For the English 1660 is a far more recognisable date than 1670. 1660 was the year in which England shut the door on decades of political turmoil and the aftermath of a civil war that culminated in regicide with the beheading of Charles I in 1649 and the ensuing Lord Protectorship of Oliver Cromwell. It was the year the “long parliament” was finally dissolved and at the end of May Charles II, son of the beheaded king, returned to London and the monarchy was restored. (Fans of English letters will also recognise it as the year in which Samuel Pepys commenced his diary on 1st January.)
One individual caught up in the political turmoil of the English civil war was a Cambridge scholar, fellow of Clare Hall (now Clare College) and Vicar of the Cambridgeshire village of Great Gransden. As a staunch Royalist, Barnabas Oley was forced into hiding for his beliefs. Cambridgeshire was a difficult place to be loyal to the King, given that it was Cromwell’s home county and a hotbed of Parliamentarian Puritanism. For several years Oley lived in fear for his life, taking refuge in northern England. It was only the Restoration of 1660 that allowed Oley to come out of hiding, resume his post at Clare and take up residence in Gransden again. He reached the rank of Vice-Chancellor of Cambridge, was involved with the University Press, and was responsible, amongst other things, for posthumous publication of the metaphysical poet George Herbert, whose work had failed to get past the press licensors in the pre-puritan era following the death of James I
Most significantly for me, amongst Oley’s philanthropic deeds in his parish was the foundation of a village school in 1670. Although Elizabeth I had granted charters for numerous town grammar schools in England during her reign, rural education was at best ad hoc and was largely non-existent, so in this Oley’s actions were characteristically charitable, radical and ahead of their time. So now, in the penultimate week of every summer term, Barnabas Oley is remembered in Gransden. On Wednesday the final year children visit Clare College. Then on Friday – Founder’s Day – a member of the academic staff of Clare pays a return visit to the school, makes a speech and presents prizes in the church where Oley served as vicar for so many years.

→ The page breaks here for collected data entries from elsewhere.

`src/hdl/akdh_pkg.sv`:
```
// Shared types and constants for the averaged knob direction hysteresis block.
// Holds the field widths, register indexes and the control/status structs.
// No dependencies.
package akdh_pkg;

    // Field widths fixed by the interface.
    localparam int SAMPLE_W   = 10;
    localparam int BAND_W     = 8;
    localparam int COUNT_W    = 5;
    localparam int CFG_DATA_W = 8;
    localparam int CFG_IDX_W  = 1;

    // Default depth of the sample history.
    localparam int DEFAULT_HISTORY_DEPTH = 16;

    // Configuration register indexes.
    localparam logic [CFG_IDX_W-1:0] CFG_HYSTERESIS_BAND = 1'd0;
    localparam logic [CFG_IDX_W-1:0] CFG_AVERAGE_COUNT   = 1'd1;

    // Reset values of the configuration registers.
    localparam logic [BAND_W-1:0]  BAND_RESET  = 8'd8;
    localparam logic [COUNT_W-1:0] COUNT_RESET = 5'd8;

    // Commands from the controller to the datapath.
    typedef struct packed {
        logic load;      // write the new sample and prime the read address
        logic rd_en;     // read one history entry and step the address back
        logic div_step;  // one restoring division step
        logic commit;    // apply the hysteresis rule and present the request
    } ctrl_cmd_t;

    // Status from the datapath to the controller.
    typedef struct packed {
        logic out_free;  // the result register can take a new request
    } ctrl_status_t;

endpackage

```
`src/hdl/averaged_knob_direction_hysteresis_top.sv`:
```
// Top level of the averaged knob direction hysteresis block.
// Depends on akdh_pkg, akdh_ctrl, akdh_datapath (and akdh_ram below it).
//
// Usage:
// Samples enter on sample_valid/sample_stall/knob_sample; a request is taken
// when sample_valid is high and sample_stall low. Each sample gives exactly
// one result request on result_valid/result_stall carrying knob_value,
// value_changed and falling_direction. Configuration writes arrive on
// cfg_valid/cfg_ready with cfg_index (0 band, 1 average count) and cfg_data;
// cfg_ready is always high and writes are meant for idle periods only.
// A sample is worked in order: history reads through the single RAM read port,
// one per averaged entry, then the add of the last read word, then one step of
// the bit-serial divider per bit of the SUM_W = 10 + clog2(depth + 1) bit sum
// (15 at the default depth), then the commit. The next sample is taken only
// after the commit. A stalled result holds the commit, and with it the input
// side stays stalled. Reset clears the history to zeros (via written flags, no
// clearing pass), the pointer, held value, direction and result flags, and sets
// the configuration registers to their reset values.
module averaged_knob_direction_hysteresis_top #(
    parameter int HISTORY_DEPTH = akdh_pkg::DEFAULT_HISTORY_DEPTH
) (
    input  logic                            clk,
    input  logic                            rst_n,
    input  logic                            sample_valid,
    output logic                            sample_stall,
    input  logic [akdh_pkg::SAMPLE_W-1:0]   knob_sample,
    output logic                            result_valid,
    input  logic                            result_stall,
    output logic [akdh_pkg::SAMPLE_W-1:0]   knob_value,
    output logic                            value_changed,
    output logic                            falling_direction,
    input  logic                            cfg_valid,
    output logic                            cfg_ready,
    input  logic [akdh_pkg::CFG_IDX_W-1:0]  cfg_index,
    input  logic [akdh_pkg::CFG_DATA_W-1:0] cfg_data
);
    import akdh_pkg::*;

    localparam int NW = $clog2(HISTORY_DEPTH + 1);

    ctrl_cmd_t    cmd;
    ctrl_status_t status;
    logic [NW-1:0] eff_count;

    assign cfg_ready = 1'b1;

    akdh_ctrl #(
        .HISTORY_DEPTH (HISTORY_DEPTH)
    ) u_ctrl (
        .clk          (clk),
        .rst_n        (rst_n),
        .sample_valid (sample_valid),
        .sample_stall (sample_stall),
        .eff_count    (eff_count),
        .status       (status),
        .cmd          (cmd)
    );

    akdh_datapath #(
        .HISTORY_DEPTH (HISTORY_DEPTH)
    ) u_datapath (
        .clk               (clk),
        .rst_n             (rst_n),
        .cfg_valid         (cfg_valid && cfg_ready),
        .cfg_index         (cfg_index),
        .cfg_data          (cfg_data),
        .knob_sample       (knob_sample),
        .cmd               (cmd),
        .status            (status),
        .eff_count         (eff_count),
        .result_valid      (result_valid),
        .result_stall      (result_stall),
        .knob_value        (knob_value),
        .value_changed     (value_changed),
        .falling_direction (falling_direction)
    );

    // At most one datapath operation is commanded in any cycle.
    assert property (@(posedge clk) disable iff (!rst_n)
        $onehot0({cmd.load, cmd.rd_en, cmd.div_step, cmd.commit}))
        else $error("controller issued overlapping datapath commands");

    // A commit never overwrites a result that is still being held off.
    assert property (@(posedge clk) disable iff (!rst_n)
        cmd.commit |-> !(result_valid && result_stall))
        else $error("result overwritten while stalled");

    // After a sample is loaded the input side is held off while it is worked.
    assert property (@(posedge clk) disable iff (!rst_n)
        cmd.load |=> sample_stall && !result_valid || sample_stall)
        else $error("input accepted again before the sample was worked");

    // Every commit presents a result request in the next cycle.
    assert property (@(posedge clk) disable iff (!rst_n)
        cmd.commit |=> result_valid)
        else $error("commit did not present a result");

endmodule

```
`src/hdl/akdh_ram.sv`:
```
// Generic single-port-write, single-port-read RAM with registered read data.
// Standalone; used for the sample history.
module akdh_ram #(
    parameter int WIDTH = 10,
    parameter int DEPTH = 16
) (
    input  logic                     clk,
    input  logic                     wr_en,
    input  logic [$clog2(DEPTH)-1:0] wr_addr,
    input  logic [WIDTH-1:0]         wr_data,
    input  logic                     rd_en,
    input  logic [$clog2(DEPTH)-1:0] rd_addr,
    output logic [WIDTH-1:0]         rd_data
);

    logic [WIDTH-1:0] mem_reg [DEPTH];
    logic [WIDTH-1:0] rd_data_reg;

    // Write port and registered read port.
    always_ff @(posedge clk)
    begin
        if (wr_en)
        begin
            mem_reg[wr_addr] <= wr_data;
        end
        if (rd_en)
        begin
            rd_data_reg <= mem_reg[rd_addr];
        end
    end

    assign rd_data = rd_data_reg;

endmodule

```
`src/hdl/akdh_ctrl.sv`:
```
// Controller state machine: sequences load, summation, division and commit.
// Depends on akdh_pkg.
module akdh_ctrl #(
    parameter int HISTORY_DEPTH = akdh_pkg::DEFAULT_HISTORY_DEPTH
) (
    input  logic                               clk,
    input  logic                               rst_n,
    input  logic                               sample_valid,
    output logic                               sample_stall,
    input  logic [$clog2(HISTORY_DEPTH+1)-1:0] eff_count,
    input  akdh_pkg::ctrl_status_t             status,
    output akdh_pkg::ctrl_cmd_t                cmd
);
    import akdh_pkg::*;

    localparam int NW     = $clog2(HISTORY_DEPTH + 1);
    localparam int SUM_W  = SAMPLE_W + NW;
    localparam int MAXC   = (HISTORY_DEPTH > SUM_W) ? HISTORY_DEPTH : SUM_W;
    localparam int CNT_W  = $clog2(MAXC);
    localparam int CW     = (CNT_W > NW) ? CNT_W : NW;

    localparam logic [2:0] ST_IDLE     = 3'd0;
    localparam logic [2:0] ST_SUM      = 3'd1;
    localparam logic [2:0] ST_SUM_TAIL = 3'd2;
    localparam logic [2:0] ST_DIV      = 3'd3;
    localparam logic [2:0] ST_DONE     = 3'd4;

    logic [2:0]       state_reg, state_next;
    logic [CNT_W-1:0] cnt_reg, cnt_next;
    logic             sum_last;
    logic             div_last;

    // End-of-loop decodes.
    assign sum_last = (CW'(cnt_reg) == (CW'(eff_count) - CW'(1)));
    assign div_last = (CW'(cnt_reg) == CW'(SUM_W - 1));

    assign sample_stall = (state_reg != ST_IDLE);

    // Next state and command decode.
    always_comb
    begin
        state_next = state_reg;
        cnt_next   = cnt_reg;
        cmd        = '0;
        case (state_reg)
            ST_IDLE:
            begin
                if (sample_valid)
                begin
                    cmd.load   = 1'b1;
                    cnt_next   = '0;
                    state_next = ST_SUM;
                end
            end
            ST_SUM:
            begin
                cmd.rd_en = 1'b1;
                if (sum_last)
                begin
                    state_next = ST_SUM_TAIL;
                end
                else
                begin
                    cnt_next = cnt_reg + CNT_W'(1);
                end
            end
            ST_SUM_TAIL:
            begin
                // The last read word is added in this cycle.
                cnt_next   = '0;
                state_next = ST_DIV;
            end
            ST_DIV:
            begin
                cmd.div_step = 1'b1;
                if (div_last)
                begin
                    state_next = ST_DONE;
                end
                else
                begin
                    cnt_next = cnt_reg + CNT_W'(1);
                end
            end
            ST_DONE:
            begin
                if (status.out_free)
                begin
                    cmd.commit = 1'b1;
                    state_next = ST_IDLE;
                end
            end
            default:
            begin
                state_next = ST_IDLE;
            end
        endcase
    end

    // State registers.
    always_ff @(posedge clk or negedge rst_n)
    begin
        if (!rst_n)
        begin
            state_reg <= ST_IDLE;
            cnt_reg   <= '0;
        end
        else
        begin
            state_reg <= state_next;
            cnt_reg   <= cnt_next;
        end
    end

endmodule

```
`src/hdl/akdh_datapath.sv`:
```
// Datapath: configuration registers, sample history, accumulator, serial
// divider, hysteresis rule and result register. Depends on akdh_pkg, akdh_ram.
module akdh_datapath #(
    parameter int HISTORY_DEPTH = akdh_pkg::DEFAULT_HISTORY_DEPTH
) (
    input  logic                                clk,
    input  logic                                rst_n,
    input  logic                                cfg_valid,
    input  logic [akdh_pkg::CFG_IDX_W-1:0]      cfg_index,
    input  logic [akdh_pkg::CFG_DATA_W-1:0]     cfg_data,
    input  logic [akdh_pkg::SAMPLE_W-1:0]       knob_sample,
    input  akdh_pkg::ctrl_cmd_t                 cmd,
    output akdh_pkg::ctrl_status_t              status,
    output logic [$clog2(HISTORY_DEPTH+1)-1:0]  eff_count,
    output logic                                result_valid,
    input  logic                                result_stall,
    output logic [akdh_pkg::SAMPLE_W-1:0]       knob_value,
    output logic                                value_changed,
    output logic                                falling_direction
);
    import akdh_pkg::*;

    localparam int ADDR_W = $clog2(HISTORY_DEPTH);
    localparam int NW     = $clog2(HISTORY_DEPTH + 1);
    localparam int SUM_W  = SAMPLE_W + NW;
    localparam int CMP_W  = (NW > COUNT_W) ? NW : COUNT_W;
    localparam int HYS_W  = SAMPLE_W + 2;

    logic [BAND_W-1:0]        band_reg;
    logic [COUNT_W-1:0]       count_reg;
    logic [ADDR_W-1:0]        wptr_reg, wptr_next;
    logic [ADDR_W-1:0]        raddr_reg;
    logic [HISTORY_DEPTH-1:0] written_reg;
    logic                     rd_pend_reg;
    logic                     rd_written_reg;
    logic [SAMPLE_W-1:0]      rd_data;
    logic [SUM_W-1:0]         acc_reg;
    logic [NW-1:0]            rem_reg;
    logic [NW:0]              rem_shift;
    logic [NW:0]              rem_trial;
    logic                     q_bit;
    logic [SAMPLE_W-1:0]      held_reg;
    logic                     falling_reg;
    logic                     changed_reg;
    logic                     result_valid_reg;

    logic signed [HYS_W-1:0]  avg_s;
    logic signed [HYS_W-1:0]  held_s;
    logic signed [HYS_W-1:0]  band_s;
    logic signed [HYS_W-1:0]  step_s;
    logic signed [HYS_W-1:0]  held_new_s;
    logic                     falling_new;
    logic                     changed_new;

    // Configuration writes; the port never holds off a request.
    always_ff @(posedge clk or negedge rst_n)
    begin
        if (!rst_n)
        begin
            band_reg  <= BAND_RESET;
            count_reg <= COUNT_RESET;
        end
        else if (cfg_valid)
        begin
            case (cfg_index)
                CFG_HYSTERESIS_BAND: band_reg  <= cfg_data[BAND_W-1:0];
                CFG_AVERAGE_COUNT:   count_reg <= cfg_data[COUNT_W-1:0];
                default:             ;
            endcase
        end
    end

    // Effective count: zero becomes one, values beyond the depth saturate.
    always_comb
    begin
        if (count_reg == '0)
        begin
            eff_count = NW'(1);
        end
        else if (CMP_W'(count_reg) > CMP_W'(HISTORY_DEPTH))
        begin
            eff_count = NW'(HISTORY_DEPTH);
        end
        else
        begin
            eff_count = NW'(count_reg);
        end
    end

    // Write pointer advances before each sample is stored.
    assign wptr_next = (wptr_reg == ADDR_W'(HISTORY_DEPTH - 1)) ? '0
                                                                : wptr_reg + ADDR_W'(1);

    akdh_ram #(
        .WIDTH (SAMPLE_W),
        .DEPTH (HISTORY_DEPTH)
    ) u_history (
        .clk     (clk),
        .wr_en   (cmd.load),
        .wr_addr (wptr_next),
        .wr_data (knob_sample),
        .rd_en   (cmd.rd_en),
        .rd_addr (raddr_reg),
        .rd_data (rd_data)
    );

    // Pointer, written flags and the read address walking back from newest.
    always_ff @(posedge clk or negedge rst_n)
    begin
        if (!rst_n)
        begin
            wptr_reg       <= '0;
            written_reg    <= '0;
            rd_pend_reg    <= 1'b0;
            rd_written_reg <= 1'b0;
            raddr_reg      <= '0;
        end
        else
        begin
            rd_pend_reg <= cmd.rd_en;
            if (cmd.load)
            begin
                wptr_reg               <= wptr_next;
                written_reg[wptr_next] <= 1'b1;
                raddr_reg              <= wptr_next;
            end
            else if (cmd.rd_en)
            begin
                rd_written_reg <= written_reg[raddr_reg];
                raddr_reg      <= (raddr_reg == '0) ? ADDR_W'(HISTORY_DEPTH - 1)
                                                    : raddr_reg - ADDR_W'(1);
            end
        end
    end

    // Restoring division step: remainder takes the next dividend bit.
    assign rem_shift = {rem_reg, acc_reg[SUM_W-1]};
    assign rem_trial = rem_shift - (NW+1)'(eff_count);
    assign q_bit     = (rem_shift >= (NW+1)'(eff_count));

    // Accumulator doubles as the dividend/quotient shift register.
    always_ff @(posedge clk)
    begin
        if (cmd.load)
        begin
            acc_reg <= '0;
            rem_reg <= '0;
        end
        else if (rd_pend_reg)
        begin
            if (rd_written_reg)
            begin
                acc_reg <= acc_reg + SUM_W'(rd_data);
            end
        end
        else if (cmd.div_step)
        begin
            acc_reg <= {acc_reg[SUM_W-2:0], q_bit};
            rem_reg <= q_bit ? rem_trial[NW-1:0] : rem_shift[NW-1:0];
        end
    end

    // Hysteresis rule on the average, compared signed.
    always_comb
    begin
        avg_s       = HYS_W'(acc_reg[SAMPLE_W-1:0]);
        held_s      = HYS_W'(held_reg);
        band_s      = HYS_W'(band_reg);
        step_s      = held_s;
        held_new_s  = held_s;
        falling_new = falling_reg;
        changed_new = 1'b0;
        if (!falling_reg)
        begin
            if (avg_s > held_s)
            begin
                step_s      = avg_s;
                changed_new = 1'b1;
            end
            held_new_s = step_s;
            if (avg_s < step_s - band_s)
            begin
                falling_new = 1'b1;
                held_new_s  = avg_s;
                changed_new = 1'b1;
            end
        end
        else
        begin
            if (avg_s < held_s)
            begin
                step_s      = avg_s;
                changed_new = 1'b1;
            end
            held_new_s = step_s;
            if (avg_s > step_s + band_s)
            begin
                falling_new = 1'b0;
                held_new_s  = avg_s;
                changed_new = 1'b1;
            end
        end
    end

    // Held state doubles as the result register; it only moves when free.
    always_ff @(posedge clk or negedge rst_n)
    begin
        if (!rst_n)
        begin
            held_reg         <= '0;
            falling_reg      <= 1'b0;
            changed_reg      <= 1'b0;
            result_valid_reg <= 1'b0;
        end
        else
        begin
            if (cmd.commit)
            begin
                held_reg         <= held_new_s[SAMPLE_W-1:0];
                falling_reg      <= falling_new;
                changed_reg      <= changed_new;
                result_valid_reg <= 1'b1;
            end
            else if (result_valid_reg && !result_stall)
            begin
                result_valid_reg <= 1'b0;
            end
        end
    end

    assign status.out_free   = !result_valid_reg || !result_stall;
    assign result_valid      = result_valid_reg;
    assign knob_value        = held_reg;
    assign value_changed     = changed_reg;
    assign falling_direction = falling_reg;

endmodule
```
`config.mk`:
```
export PLATFORM = sky130hd
export DESIGN_NAME = averaged_knob_direction_hysteresis_top
export DESIGN_NICKNAME = d
export VERILOG_FILES = /design/src/hdl/akdh_pkg.sv /design/src/hdl/averaged_knob_direction_hysteresis_top.sv /design/src/hdl/akdh_ram.sv /design/src/hdl/akdh_ctrl.sv /design/src/hdl/akdh_datapath.sv
export SDC_FILE = /design/constraint.sdc
export NUM_CORES = 1
export LEC_CHECK = 0
export BUFFER_PORTS_ARGS = -buffer_cell sky130_fd_sc_hd__buf_4
export CORE_AREA = 2 2 150 152
export CTS_BUF_LIST = sky130_fd_sc_hd__clkbuf_4 sky130_fd_sc_hd__clkbuf_8
export CTS_CLUSTER_DIAMETER = 40
export DETAILED_ROUTE_END_ITERATION = 16
export DIE_AREA = 0 0 152 154
export PLACE_DENSITY = 0.74
export SYNTH_ARGS = -nofsm -noshare
export SYNTH_HDL_FRONTEND = slang
export SYNTH_SLANG_ARGS = --single-unit
```
`constraint.sdc`:
```
create_clock -name clk -period 16.2 [get_ports clk]
set_input_delay 3.24 -clock clk [delete_from_list [all_inputs] [get_ports clk]]
set_output_delay 3.24 -clock clk [all_outputs]
set_load 0.01 [all_outputs]
```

So there’s a thread from the Restoration of 1660, through Barnabas Oley founding a school in 1670 (the same school that my youngest child will attend for the last time this week), to me sitting in a church in 2009 listening to the current Dean of Clare College, the Rev Gregory Seach, explaining Benedict’s “Little Rule for Beginners” to a group of 4-11 year olds. Cambridge academics are not universally skilled in communicating with primary school children, so over my 12 years of attending I’ve heard some variable speeches. But although he now teaches Divinity at Cambridge, Seach is an energetic Australian who taught English and Drama in schools for ten years before training for the ministry. He knows how to attract and retain the attention of children and adults.
Greg told us that in the “Little Rule” Benedict exhorted people to recognise each day as a new beginning with new opportunities for learning. And he also instructed them to work and learn together because humans don’t learn in isolation – but rather with and from each other. Benedict saw learning as a collaborative activity, just as he saw work as one of the essential disciplines of life.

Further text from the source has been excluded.